One reassuring aspect of the roller-coaster ride that saw bitcoin lose half its value in less than two months is the immunity of the real financial world to contagion from crypto tokens, which I increasingly think of as UnfunnyNotMoney. But there is a danger that speculators, particularly if they’re young and inexperienced, have a “once bitten, twice shy” reaction to losses that could harm their propensity to allocate cash to long-term savings.
The gamification of finance is a worrying trend, and it’s not just restricted to buying and HODLing digital currencies. The FOMO/YOLO crowd has also embraced equities, as we saw earlier this year with the rise and fall (and rise again) of GameStop and other Robinhood Markets favourites that caught the attention of Redditors.

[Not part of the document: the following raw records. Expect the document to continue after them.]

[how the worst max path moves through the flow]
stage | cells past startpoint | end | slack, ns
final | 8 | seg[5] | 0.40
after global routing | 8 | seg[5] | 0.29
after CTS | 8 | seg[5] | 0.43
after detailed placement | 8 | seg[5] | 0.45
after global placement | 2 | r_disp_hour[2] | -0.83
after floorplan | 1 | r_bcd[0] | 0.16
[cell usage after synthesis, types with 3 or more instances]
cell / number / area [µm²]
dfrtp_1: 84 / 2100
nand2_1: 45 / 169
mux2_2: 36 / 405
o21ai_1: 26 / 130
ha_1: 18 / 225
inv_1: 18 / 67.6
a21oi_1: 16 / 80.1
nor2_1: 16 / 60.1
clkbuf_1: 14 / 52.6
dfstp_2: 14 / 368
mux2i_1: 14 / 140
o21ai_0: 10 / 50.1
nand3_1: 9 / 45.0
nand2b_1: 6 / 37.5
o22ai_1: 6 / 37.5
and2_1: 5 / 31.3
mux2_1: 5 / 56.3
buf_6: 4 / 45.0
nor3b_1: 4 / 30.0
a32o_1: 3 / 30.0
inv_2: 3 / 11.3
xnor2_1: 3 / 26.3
## config.mk

```make
export PLATFORM = sky130hd
export DESIGN_NAME = lut_scan_addr
export DESIGN_NICKNAME = d
export VERILOG_FILES = /design/src/rtl/lut_check_pkg.sv /design/src/rtl/lut_scan_addr.sv
export SDC_FILE = /design/constraint.sdc
export NUM_CORES = 1
export LEC_CHECK = 0
export ABC_AREA = 1
export BUFFER_PORTS_ARGS = -buffer_cell sky130_fd_sc_hd__buf_2
export CORE_UTILIZATION = 25
export DETAILED_ROUTE_END_ITERATION = 10
export PLACE_DENSITY = 0.47
export SETUP_SLACK_MARGIN = 0.2
export SLEW_MARGIN = 20
export SYNTH_ARGS = -nofsm -noshare
export SYNTH_HDL_FRONTEND = slang
export SYNTH_SLANG_ARGS = --single-unit
```

## constraint.sdc

```tcl
create_clock -name clk -period 1.5 [get_ports clk]
set_clock_uncertainty 0.2 [all_clocks]
set_input_delay 0.3 -clock clk [delete_from_list [all_inputs] [get_ports clk]]
set_output_delay 0.3 -clock clk [all_outputs]
set_load 0.02 [all_outputs]
```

In February, legendary investor Charlie Munger said that luring newbie investors into betting on stocks is a “dirty way” to profit from their inexperience. “It’s most egregious in the momentum trading by novice investors lured in by new types of brokerage operations like Robinhood,” the Berkshire Hathaway vice chairman said. “I think all of this activity is regrettable. I think civilisation would do better without it.”
Retail trading of stocks during pandemic-inspired lockdowns has surged, and not just in the US. The European Central Bank’s financial stability report published earlier this month noted that contracts for difference and equity swaps — popular ways of making leveraged bets on equities and other securities — surged to almost 15 trillion euros ($18 trillion) in March, more than double their value a year earlier.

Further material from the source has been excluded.